Un Consortium de sociétés de conseil, adossé à un panel d’experts, notamment dans le domaine des finances, organise le premier symposium international sur la place financière algérienne, du 3 au 5 avril prochain, à la Safex aux Pins-Maritimes à Alger, a annoncé hier Abderrahmane Benkhalfa, consultant indépendant et président du panel, lors d’une conférence.

Cette manifestation grand public «constituera une tribune pour faire connaître les avancées et les stratégies des acteurs de la place en la matière», a-t-il dit. La rencontre, qui sera ouverte au grand public avec accès gratuit et libre, est organisée avec l’appui des banques, des compagnies d’assurances et de certaines sociétés spécialisées, dont Ooredoo. Elle se déroulera sous forme d’exposition couplée à trois colloques et des conférences spécialisées qui porteront sur plusieurs thèmes, à savoir le marché bancaire et la finance islamique, le développement des assurances, ainsi que le règlement électronique et la monétique de paiement, retient-on des informations données lors de la conférence, qui a été suivie d’un débat concernant ce sujet.
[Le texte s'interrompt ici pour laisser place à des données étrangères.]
File: src/rtl/fetch_sequencer_pkg.sv
// Shared types and constants for the instruction fetch sequencer and its decoder.
package fetch_sequencer_pkg;

  localparam int DEF_PC_W    = 12;
  localparam int DEF_INSTR_W = 16;

  typedef enum logic [2:0] {
    ST_IDLE,
    ST_FETCH,
    ST_DECODE,
    ST_EXECUTE,
    ST_HALT
  } fs_state_e;

  localparam logic [3:0] OP_NOP  = 4'h0;
  localparam logic [3:0] OP_LOAD = 4'h1;
  localparam logic [3:0] OP_SET  = 4'h2;
  localparam logic [3:0] OP_ADD  = 4'h3;
  localparam logic [3:0] OP_MULT = 4'h4;
  localparam logic [3:0] OP_JNZ  = 4'h5;
  localparam logic [3:0] OP_JZ   = 4'h6;
  localparam logic [3:0] OP_JMP  = 4'h7;

  // The upper half of the opcode space is reserved.
  function automatic logic op_is_illegal(input logic [3:0] op);
    return op[3];
  endfunction

endpackage

File: src/rtl/fetch_sequencer.sv
// Fetch/decode/execute sequencer: fetches instruction words, holds them in IR
// and strobes exec_en once per executed instruction.
module fetch_sequencer
  import fetch_sequencer_pkg::*;
#(
  parameter int PC_W    = DEF_PC_W,
  parameter int INSTR_W = DEF_INSTR_W
) (
  input  logic               clk,
  input  logic               rst,
  input  logic               start,
  output logic               imem_req,
  output logic [PC_W-1:0]    imem_addr,
  input  logic               imem_ack,
  input  logic [INSTR_W-1:0] imem_rdata,
  output logic [3:0]         opcode,
  output logic [PC_W-1:0]    operand,
  input  logic               pc_load,
  output logic               exec_en,
  output logic [PC_W-1:0]    pc,
  output logic               halted,
  output logic               illegal
);

  fs_state_e          state, state_nxt;
  logic [INSTR_W-1:0] ir, ir_nxt;
  logic [PC_W-1:0]    pc_nxt;
  logic               illegal_nxt;

  always_ff @(posedge clk or posedge rst) begin
    if (rst) begin
      state   <= ST_IDLE;
      pc      <= '0;
      ir      <= '0;
      illegal <= 1'b0;
    end else begin
      state   <= state_nxt;
      pc      <= pc_nxt;
      ir      <= ir_nxt;
      illegal <= illegal_nxt;
    end
  end

  // Strobes decode straight from state so reset kills them in the same cycle.
  always_comb begin
    state_nxt   = state;
    pc_nxt      = pc;
    ir_nxt      = ir;
    illegal_nxt = illegal;
    imem_req    = 1'b0;
    exec_en     = 1'b0;
    halted      = 1'b0;
    unique case (state)
      ST_IDLE, ST_HALT: begin
        halted = (state == ST_HALT);
        if (start) begin
          pc_nxt      = '0;
          illegal_nxt = 1'b0;
          state_nxt   = ST_FETCH;
        end
      end
      ST_FETCH: begin
        imem_req = 1'b1;
        if (imem_ack) begin
          ir_nxt    = imem_rdata;
          state_nxt = ST_DECODE;
        end
      end
      ST_DECODE: begin
        if (opcode == OP_NOP) begin
          state_nxt = ST_HALT;
        end else if (op_is_illegal(opcode)) begin
          illegal_nxt = 1'b1;
          state_nxt   = ST_HALT;
        end else begin
          state_nxt = ST_EXECUTE;
        end
      end
      ST_EXECUTE: begin
        exec_en   = 1'b1;
        pc_nxt    = pc_load ? operand : pc + PC_W'(1);
        state_nxt = ST_FETCH;
      end
      default: state_nxt = ST_IDLE;
    endcase
  end

  assign imem_addr = pc;
  assign opcode    = ir[INSTR_W-1 -: 4];
  assign operand   = ir[PC_W-1:0];

endmodule
===== src/rtl/sram_rr_ctrl.sv =====
// Clear sequencer and round-robin 2-reader/1-writer front end for a masked 1R1W SRAM macro.
// Optional SRAM_RR_CTRL_HOLD_READ_EN: per-reader response data holds its last value between responses.
module sram_rr_ctrl #(
   parameter int ADDR_W = 8,
   parameter int DATA_W = 16,
   parameter int MASK_W = 8
) (
   input  logic              clock,
   input  logic              reset_n,
   input  logic              clear_req,
   output logic              init_done,
   input  logic              w_valid,
   output logic              w_ready,
   input  logic [ADDR_W-1:0] w_addr,
   input  logic [DATA_W-1:0] w_data,
   input  logic [MASK_W-1:0] w_mask,
   input  logic              r0_valid,
   input  logic              r1_valid,
   output logic              r0_ready,
   output logic              r1_ready,
   input  logic [ADDR_W-1:0] r0_addr,
   input  logic [ADDR_W-1:0] r1_addr,
   output logic              r0_resp_valid,
   output logic              r1_resp_valid,
   output logic [DATA_W-1:0] r0_resp_data,
   output logic [DATA_W-1:0] r1_resp_data,
   output logic              mem_wen,
   output logic [ADDR_W-1:0] mem_waddr,
   output logic [DATA_W-1:0] mem_wdata,
   output logic [MASK_W-1:0] mem_wmask,
   output logic              mem_ren,
   output logic [ADDR_W-1:0] mem_raddr,
   input  logic [DATA_W-1:0] mem_rdata
);

   typedef enum logic {ST_INIT = 1'b0, ST_RUN = 1'b1} state_t;

   localparam logic [ADDR_W-1:0] LAST_ADDR = {ADDR_W{1'b1}};

   state_t            r_state;
   state_t            w_next_state;
   logic [ADDR_W-1:0] r_cnt;
   logic              r_rr;            // 1: r1 wins when both readers are valid
   logic              r_resp0_valid;
   logic              r_resp1_valid;

   logic              w_sel;
   logic [ADDR_W-1:0] w_sel_addr;
   logic              w_any;
   logic              w_conflict;
   logic              w_grant;

   assign w_any      = r0_valid | r1_valid;
   assign w_sel      = (r1_valid & ~r0_valid) | (r0_valid & r1_valid & r_rr);
   assign w_sel_addr = w_sel ? r1_addr : r0_addr;
   // A read colliding with a same-cycle write is held back so it observes the new data.
   assign w_conflict = w_valid & (w_sel_addr == w_addr);
   assign w_grant    = (r_state == ST_RUN) & w_any & ~w_conflict;

   always_ff @(posedge clock or negedge reset_n) begin
      if (!reset_n) r_state <= ST_INIT;
      else          r_state <= w_next_state;
   end

   always_comb begin
      w_next_state = r_state;
      case (r_state)
         ST_INIT: if (r_cnt == LAST_ADDR) w_next_state = ST_RUN;
         ST_RUN:  if (clear_req)          w_next_state = ST_INIT;
         default: w_next_state = ST_INIT;
      endcase
   end

   always_comb begin
      init_done = 1'b0;
      w_ready   = 1'b0;
      r0_ready  = 1'b0;
      r1_ready  = 1'b0;
      mem_wen   = 1'b0;
      mem_waddr = '0;
      mem_wdata = '0;
      mem_wmask = '0;
      mem_ren   = 1'b0;
      mem_raddr = '0;
      case (r_state)
         ST_INIT: begin
            // Reset is folded in so the macro sees no write while reset is held.
            mem_wen   = reset_n;
            mem_waddr = r_cnt;
            mem_wmask = '1;
         end
         ST_RUN: begin
            init_done = 1'b1;
            w_ready   = 1'b1;
            mem_wen   = w_valid;
            mem_waddr = w_addr;
            mem_wdata = w_data;
            mem_wmask = w_mask;
            r0_ready  = w_grant & ~w_sel;
            r1_ready  = w_grant & w_sel;
            mem_ren   = w_grant;
            mem_raddr = w_sel_addr;
         end
         default: ;
      endcase
   end

   always_ff @(posedge clock or negedge reset_n) begin
      if (!reset_n) begin
         r_cnt         <= '0;
         r_rr          <= 1'b0;
         r_resp0_valid <= 1'b0;
         r_resp1_valid <= 1'b0;
      end else begin
         r_cnt         <= (r_state == ST_INIT) ? r_cnt + 1'b1 : '0;
         if (w_grant) r_rr <= ~w_sel;
         r_resp0_valid <= w_grant & ~w_sel;
         r_resp1_valid <= w_grant & w_sel;
      end
   end

   assign r0_resp_valid = r_resp0_valid;
   assign r1_resp_valid = r_resp1_valid;

`ifdef SRAM_RR_CTRL_HOLD_READ_EN
   logic [DATA_W-1:0] r_hold0;
   logic [DATA_W-1:0] r_hold1;

   always_ff @(posedge clock or negedge reset_n) begin
      if (!reset_n) begin
         r_hold0 <= '0;
         r_hold1 <= '0;
      end else begin
         if (r_resp0_valid) r_hold0 <= mem_rdata;
         if (r_resp1_valid) r_hold1 <= mem_rdata;
      end
   end

   assign r0_resp_data = r_resp0_valid ? mem_rdata : r_hold0;
   assign r1_resp_data = r_resp1_valid ? mem_rdata : r_hold1;
`else
   assign r0_resp_data = r_resp0_valid ? mem_rdata : '0;
   assign r1_resp_data = r_resp1_valid ? mem_rdata : '0;
`endif

endmodule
Abderahmane Benkhalfa a déclaré que la finance islamique et la modernisation des services financiers, à travers notamment l’e-paiement, seront les sujets «phares » lors du symposium. «Il s’agit d’un évènement professionnel qui vise à diffuser et vulgariser la culture financière et bancaire, au moment où les différents intervenants de la place engagent des stratégies vigoureuses d’élargissement du périmètre de bancarisation de l’économie et d’inclusion des ressources financières disponibles», ajoutant que «la finance islamique reste une novation qui vient enrichir le catalogue des produits» dans le domaine de la finance.
Il a notamment souligné l’importance de mettre en «cohérence la finance conventionnelle non spéculative avec la finance islamique en évolution. Les finances classique et islamique doivent coexister sur la place algérienne, mais les deux doivent être contrôlées de la même manière et régies avec le même encadrement juridique».
Dans le même sillage, l’intervenant fait savoir que «pour le domaine des assurances, il sera question des produits ordinaires mais aussi des produits Takafoul. Les produits d’assurances non obligatoires seront abordés eux aussi ainsi que les sujets liés aux adaptations qui permettent de faire coexister la finance conventionnelle et islamique».
Outre ces sujets, le symposium abordera aussi d’autres très pointus liés surtout à l’engineering et aux aspects technologiques. C’est dans ce sens que des thèmes comme le paiement électronique, la numérisation et les modes d’information ainsi que l’engineering des systèmes monétaires, vont être abordés dans le cadre de ce qu’on appelle un «écosystème», qui inclut aussi les opérateurs de la téléphonie, explique encore le consultant et ex-ministre des Finances. « La place financière algérienne est en pleine construction. Durant ce symposium, la présence des sociétés d’assurances sera forte du moment où les marchés d’assurances restent les plus grands du monde». Abderrahmane Benkhalfa croit aussi que la prochaine étape dans notre pays concerne «la régulation des marchés. Une partie de l’inflation vient des comportements spéculatifs. Les réformes qui se font dans le domaine de la finance s’opèrent également sur l’enrichissement du catalogue des produits ainsi que le travail des banques et des sociétés d’assurances dans le volet numérisation et digitalisation ». Ainsi selon M. Benkhalfa, cette manifestation a été conçue de manière à valoriser l’intégration de la place financière en s’appuyant surtout sur des alliances stratégiques entre les banques et les assurances, estimant que l’avenir des autres secteurs d’activités économiques, à l’instar de l’agriculture et l’industrie, qui commencent à générer de la valeur ajoutée, est lié au développement d’une économie de services, notamment avec la généralisation de la digitalisation et les systèmes d’information.